#### Exercise prompt:
Filter this data down to the lines that hold "time", and copy them.

#### Entries supplied:

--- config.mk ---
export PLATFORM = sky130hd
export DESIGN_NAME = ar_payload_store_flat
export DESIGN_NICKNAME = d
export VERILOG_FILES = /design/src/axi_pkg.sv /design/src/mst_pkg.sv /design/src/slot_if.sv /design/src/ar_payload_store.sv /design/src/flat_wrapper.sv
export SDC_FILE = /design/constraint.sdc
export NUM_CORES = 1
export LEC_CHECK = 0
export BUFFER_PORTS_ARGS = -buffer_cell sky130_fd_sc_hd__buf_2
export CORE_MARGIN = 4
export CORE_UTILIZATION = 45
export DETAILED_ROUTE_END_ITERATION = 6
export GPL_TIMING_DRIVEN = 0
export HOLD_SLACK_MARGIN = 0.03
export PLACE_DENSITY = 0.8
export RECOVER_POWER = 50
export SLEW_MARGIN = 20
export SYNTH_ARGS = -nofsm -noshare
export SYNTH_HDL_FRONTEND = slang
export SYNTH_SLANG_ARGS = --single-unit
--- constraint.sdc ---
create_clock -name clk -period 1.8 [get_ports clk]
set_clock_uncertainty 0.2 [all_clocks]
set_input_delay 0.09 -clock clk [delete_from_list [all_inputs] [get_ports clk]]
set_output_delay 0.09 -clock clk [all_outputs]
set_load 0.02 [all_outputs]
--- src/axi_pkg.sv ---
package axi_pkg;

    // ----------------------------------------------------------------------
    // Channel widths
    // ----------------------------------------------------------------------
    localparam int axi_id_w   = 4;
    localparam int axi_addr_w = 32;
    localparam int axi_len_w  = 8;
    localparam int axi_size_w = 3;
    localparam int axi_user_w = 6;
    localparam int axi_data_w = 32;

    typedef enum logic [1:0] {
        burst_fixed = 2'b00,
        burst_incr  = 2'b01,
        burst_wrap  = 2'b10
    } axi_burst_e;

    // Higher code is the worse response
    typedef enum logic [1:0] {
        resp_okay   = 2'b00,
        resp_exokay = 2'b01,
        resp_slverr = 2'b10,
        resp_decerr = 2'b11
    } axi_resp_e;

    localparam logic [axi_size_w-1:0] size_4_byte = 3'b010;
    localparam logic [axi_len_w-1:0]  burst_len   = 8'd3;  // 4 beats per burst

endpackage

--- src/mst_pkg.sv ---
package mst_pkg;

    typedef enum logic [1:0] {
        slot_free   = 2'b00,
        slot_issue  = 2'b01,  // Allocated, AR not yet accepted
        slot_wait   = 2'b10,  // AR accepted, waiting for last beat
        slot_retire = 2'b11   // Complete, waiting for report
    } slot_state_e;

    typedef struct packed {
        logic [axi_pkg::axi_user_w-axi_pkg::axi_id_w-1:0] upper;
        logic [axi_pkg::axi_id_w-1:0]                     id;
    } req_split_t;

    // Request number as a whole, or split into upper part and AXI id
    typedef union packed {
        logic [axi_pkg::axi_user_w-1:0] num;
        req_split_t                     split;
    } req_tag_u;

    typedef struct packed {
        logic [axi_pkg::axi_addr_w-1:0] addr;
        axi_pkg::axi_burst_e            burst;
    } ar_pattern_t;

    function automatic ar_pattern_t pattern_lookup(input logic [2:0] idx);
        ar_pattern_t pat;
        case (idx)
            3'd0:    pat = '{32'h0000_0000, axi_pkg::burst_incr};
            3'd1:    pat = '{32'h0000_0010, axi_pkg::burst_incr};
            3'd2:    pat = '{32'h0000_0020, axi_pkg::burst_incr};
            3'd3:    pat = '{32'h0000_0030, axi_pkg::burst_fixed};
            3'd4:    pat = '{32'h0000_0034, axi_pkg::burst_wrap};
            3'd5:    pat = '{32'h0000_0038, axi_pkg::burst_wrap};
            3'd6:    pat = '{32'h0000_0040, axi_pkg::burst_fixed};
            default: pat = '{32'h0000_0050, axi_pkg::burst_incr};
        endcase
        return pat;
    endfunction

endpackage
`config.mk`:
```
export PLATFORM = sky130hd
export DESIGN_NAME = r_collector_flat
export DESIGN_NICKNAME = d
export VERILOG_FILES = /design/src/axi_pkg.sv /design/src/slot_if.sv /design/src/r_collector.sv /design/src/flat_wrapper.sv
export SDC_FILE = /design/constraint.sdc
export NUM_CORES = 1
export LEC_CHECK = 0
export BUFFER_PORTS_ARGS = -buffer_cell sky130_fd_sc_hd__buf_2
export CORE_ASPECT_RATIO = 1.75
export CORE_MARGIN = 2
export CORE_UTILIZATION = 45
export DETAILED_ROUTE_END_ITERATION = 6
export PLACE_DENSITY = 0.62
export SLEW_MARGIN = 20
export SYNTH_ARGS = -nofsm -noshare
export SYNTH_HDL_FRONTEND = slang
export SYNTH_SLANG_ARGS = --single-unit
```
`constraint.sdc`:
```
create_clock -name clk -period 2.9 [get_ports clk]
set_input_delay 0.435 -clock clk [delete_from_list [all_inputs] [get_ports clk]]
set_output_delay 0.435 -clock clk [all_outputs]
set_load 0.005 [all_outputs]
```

==

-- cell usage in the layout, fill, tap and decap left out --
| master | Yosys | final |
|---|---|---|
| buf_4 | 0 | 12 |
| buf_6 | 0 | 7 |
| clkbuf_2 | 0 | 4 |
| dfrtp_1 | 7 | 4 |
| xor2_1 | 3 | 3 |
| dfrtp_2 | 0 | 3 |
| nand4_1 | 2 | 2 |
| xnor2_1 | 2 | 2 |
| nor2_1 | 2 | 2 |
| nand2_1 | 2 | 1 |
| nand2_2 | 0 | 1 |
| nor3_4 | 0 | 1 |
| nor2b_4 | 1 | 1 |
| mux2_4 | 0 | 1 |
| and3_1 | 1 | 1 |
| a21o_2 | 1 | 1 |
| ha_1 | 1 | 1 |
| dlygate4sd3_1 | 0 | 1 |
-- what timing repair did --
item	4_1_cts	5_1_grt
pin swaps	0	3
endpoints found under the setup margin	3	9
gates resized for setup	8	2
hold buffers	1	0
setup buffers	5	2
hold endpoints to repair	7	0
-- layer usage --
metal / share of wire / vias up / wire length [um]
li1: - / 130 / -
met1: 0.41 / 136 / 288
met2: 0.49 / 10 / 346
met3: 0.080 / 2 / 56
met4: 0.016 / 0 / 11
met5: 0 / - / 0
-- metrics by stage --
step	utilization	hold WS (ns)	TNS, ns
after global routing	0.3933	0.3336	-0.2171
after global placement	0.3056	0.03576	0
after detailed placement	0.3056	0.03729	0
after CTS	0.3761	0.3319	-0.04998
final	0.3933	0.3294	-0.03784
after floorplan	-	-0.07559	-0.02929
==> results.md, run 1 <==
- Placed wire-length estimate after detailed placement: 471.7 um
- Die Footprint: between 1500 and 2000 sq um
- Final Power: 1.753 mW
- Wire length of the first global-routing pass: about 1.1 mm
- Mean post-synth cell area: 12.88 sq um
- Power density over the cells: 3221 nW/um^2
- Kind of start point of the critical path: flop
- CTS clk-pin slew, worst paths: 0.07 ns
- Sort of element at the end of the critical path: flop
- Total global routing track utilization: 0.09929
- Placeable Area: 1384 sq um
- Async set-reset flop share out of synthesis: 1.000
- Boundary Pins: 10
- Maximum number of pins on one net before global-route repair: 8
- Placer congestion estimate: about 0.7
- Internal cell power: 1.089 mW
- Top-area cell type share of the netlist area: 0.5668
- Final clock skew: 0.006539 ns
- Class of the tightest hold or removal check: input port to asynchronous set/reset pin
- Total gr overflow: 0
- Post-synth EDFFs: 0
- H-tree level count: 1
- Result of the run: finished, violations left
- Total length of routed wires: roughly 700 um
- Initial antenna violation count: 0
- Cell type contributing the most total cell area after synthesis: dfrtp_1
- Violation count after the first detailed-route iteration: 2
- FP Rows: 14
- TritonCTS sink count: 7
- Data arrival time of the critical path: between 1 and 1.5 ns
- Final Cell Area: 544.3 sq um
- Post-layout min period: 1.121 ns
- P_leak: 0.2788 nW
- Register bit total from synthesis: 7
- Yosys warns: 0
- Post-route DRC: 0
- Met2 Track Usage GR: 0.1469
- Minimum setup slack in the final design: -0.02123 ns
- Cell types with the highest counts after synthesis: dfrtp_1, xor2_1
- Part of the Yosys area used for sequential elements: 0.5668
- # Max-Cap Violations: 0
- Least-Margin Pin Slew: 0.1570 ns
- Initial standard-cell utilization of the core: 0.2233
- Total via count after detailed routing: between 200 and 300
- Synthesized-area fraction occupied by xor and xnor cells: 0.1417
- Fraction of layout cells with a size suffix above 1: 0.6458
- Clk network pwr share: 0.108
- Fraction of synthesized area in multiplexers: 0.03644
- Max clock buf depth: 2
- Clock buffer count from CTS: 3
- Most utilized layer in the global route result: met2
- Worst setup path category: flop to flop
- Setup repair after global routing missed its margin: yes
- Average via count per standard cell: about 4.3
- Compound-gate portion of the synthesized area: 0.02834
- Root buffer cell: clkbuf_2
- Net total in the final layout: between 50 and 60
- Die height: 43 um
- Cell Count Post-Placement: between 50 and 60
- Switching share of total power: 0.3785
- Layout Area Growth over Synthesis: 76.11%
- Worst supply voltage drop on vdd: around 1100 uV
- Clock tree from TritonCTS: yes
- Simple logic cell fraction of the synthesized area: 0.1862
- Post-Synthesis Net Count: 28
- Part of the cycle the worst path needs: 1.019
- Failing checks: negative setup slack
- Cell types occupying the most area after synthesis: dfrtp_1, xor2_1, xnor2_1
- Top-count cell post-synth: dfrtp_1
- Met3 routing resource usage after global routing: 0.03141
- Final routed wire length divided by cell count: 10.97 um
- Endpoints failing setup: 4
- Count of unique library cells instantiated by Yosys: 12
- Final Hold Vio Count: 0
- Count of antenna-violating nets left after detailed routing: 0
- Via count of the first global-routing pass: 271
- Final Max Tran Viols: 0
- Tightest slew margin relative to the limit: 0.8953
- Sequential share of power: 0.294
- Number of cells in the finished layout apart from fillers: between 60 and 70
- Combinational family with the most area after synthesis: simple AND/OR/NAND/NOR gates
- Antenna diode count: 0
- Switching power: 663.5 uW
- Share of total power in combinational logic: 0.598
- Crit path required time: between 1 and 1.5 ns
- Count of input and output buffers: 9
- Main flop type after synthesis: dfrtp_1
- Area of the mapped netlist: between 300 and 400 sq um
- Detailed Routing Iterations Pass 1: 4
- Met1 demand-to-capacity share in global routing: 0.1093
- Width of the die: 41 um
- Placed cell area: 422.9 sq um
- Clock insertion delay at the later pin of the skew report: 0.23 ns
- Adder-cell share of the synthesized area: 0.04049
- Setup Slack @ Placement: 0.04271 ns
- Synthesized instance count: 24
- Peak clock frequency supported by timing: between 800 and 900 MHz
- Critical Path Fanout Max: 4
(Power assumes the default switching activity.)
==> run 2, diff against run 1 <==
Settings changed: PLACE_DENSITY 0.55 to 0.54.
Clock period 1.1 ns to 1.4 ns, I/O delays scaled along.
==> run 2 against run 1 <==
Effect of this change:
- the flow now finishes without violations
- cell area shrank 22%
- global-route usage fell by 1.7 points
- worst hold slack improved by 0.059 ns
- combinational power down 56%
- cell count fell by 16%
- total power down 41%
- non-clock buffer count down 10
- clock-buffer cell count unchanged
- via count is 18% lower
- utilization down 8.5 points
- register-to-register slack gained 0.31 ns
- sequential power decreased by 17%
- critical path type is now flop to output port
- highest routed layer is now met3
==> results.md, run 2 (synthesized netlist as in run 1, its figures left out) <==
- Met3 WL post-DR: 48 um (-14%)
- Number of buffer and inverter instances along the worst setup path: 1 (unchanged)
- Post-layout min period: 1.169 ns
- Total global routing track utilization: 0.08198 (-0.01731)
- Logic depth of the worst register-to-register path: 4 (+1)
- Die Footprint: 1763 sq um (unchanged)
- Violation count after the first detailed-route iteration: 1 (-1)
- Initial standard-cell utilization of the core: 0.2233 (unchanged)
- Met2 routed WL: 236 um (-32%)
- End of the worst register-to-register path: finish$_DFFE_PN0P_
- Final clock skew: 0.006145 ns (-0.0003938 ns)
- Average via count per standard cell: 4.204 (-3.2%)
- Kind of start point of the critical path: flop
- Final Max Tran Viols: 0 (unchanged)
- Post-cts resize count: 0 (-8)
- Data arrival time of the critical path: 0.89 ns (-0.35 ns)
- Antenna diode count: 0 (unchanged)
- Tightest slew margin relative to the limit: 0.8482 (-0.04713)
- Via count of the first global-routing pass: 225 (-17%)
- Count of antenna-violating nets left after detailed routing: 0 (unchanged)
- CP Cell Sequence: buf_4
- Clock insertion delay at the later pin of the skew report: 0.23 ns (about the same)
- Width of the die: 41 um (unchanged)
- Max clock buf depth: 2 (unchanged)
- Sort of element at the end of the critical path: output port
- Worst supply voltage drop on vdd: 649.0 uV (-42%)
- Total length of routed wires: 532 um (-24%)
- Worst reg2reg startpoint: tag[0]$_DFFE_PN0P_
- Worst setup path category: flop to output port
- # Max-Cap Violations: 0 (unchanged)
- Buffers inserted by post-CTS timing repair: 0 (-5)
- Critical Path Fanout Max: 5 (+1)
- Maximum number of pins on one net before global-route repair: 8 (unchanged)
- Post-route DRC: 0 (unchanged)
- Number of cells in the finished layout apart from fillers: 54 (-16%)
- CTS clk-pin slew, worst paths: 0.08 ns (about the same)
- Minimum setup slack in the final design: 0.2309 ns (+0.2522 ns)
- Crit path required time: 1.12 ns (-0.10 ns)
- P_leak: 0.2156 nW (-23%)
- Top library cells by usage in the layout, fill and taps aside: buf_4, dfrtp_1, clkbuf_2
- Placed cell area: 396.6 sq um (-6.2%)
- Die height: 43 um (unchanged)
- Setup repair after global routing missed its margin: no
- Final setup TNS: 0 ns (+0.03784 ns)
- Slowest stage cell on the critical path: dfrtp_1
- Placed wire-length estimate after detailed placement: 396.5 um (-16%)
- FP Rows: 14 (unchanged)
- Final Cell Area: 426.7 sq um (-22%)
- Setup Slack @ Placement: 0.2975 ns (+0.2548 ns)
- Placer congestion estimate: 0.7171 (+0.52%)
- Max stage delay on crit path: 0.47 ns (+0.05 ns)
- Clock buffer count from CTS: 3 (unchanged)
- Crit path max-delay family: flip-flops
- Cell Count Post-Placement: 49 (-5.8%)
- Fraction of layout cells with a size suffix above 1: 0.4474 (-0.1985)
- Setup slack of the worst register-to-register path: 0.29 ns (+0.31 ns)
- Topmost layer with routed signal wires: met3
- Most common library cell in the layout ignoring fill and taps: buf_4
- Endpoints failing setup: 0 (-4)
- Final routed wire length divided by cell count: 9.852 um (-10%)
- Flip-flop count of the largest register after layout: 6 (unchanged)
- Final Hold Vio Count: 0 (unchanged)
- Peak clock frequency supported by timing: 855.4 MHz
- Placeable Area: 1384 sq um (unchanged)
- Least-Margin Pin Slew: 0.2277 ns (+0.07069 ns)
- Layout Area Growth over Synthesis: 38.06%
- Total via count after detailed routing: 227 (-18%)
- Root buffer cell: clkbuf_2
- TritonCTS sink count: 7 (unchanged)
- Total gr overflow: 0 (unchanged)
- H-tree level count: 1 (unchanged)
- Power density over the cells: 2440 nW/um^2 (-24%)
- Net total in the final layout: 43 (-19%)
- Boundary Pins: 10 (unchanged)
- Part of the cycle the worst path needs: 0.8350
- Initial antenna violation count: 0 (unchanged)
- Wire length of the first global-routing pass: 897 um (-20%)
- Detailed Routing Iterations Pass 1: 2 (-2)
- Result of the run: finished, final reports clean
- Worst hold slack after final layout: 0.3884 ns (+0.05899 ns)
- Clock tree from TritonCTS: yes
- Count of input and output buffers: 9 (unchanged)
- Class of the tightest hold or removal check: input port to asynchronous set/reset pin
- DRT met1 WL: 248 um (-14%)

#### Written response:
- Data arrival time of the critical path: between 1 and 1.5 ns
- Crit path required time: between 1 and 1.5 ns
- Data arrival time of the critical path: 0.89 ns (-0.35 ns)
- Crit path required time: 1.12 ns (-0.10 ns)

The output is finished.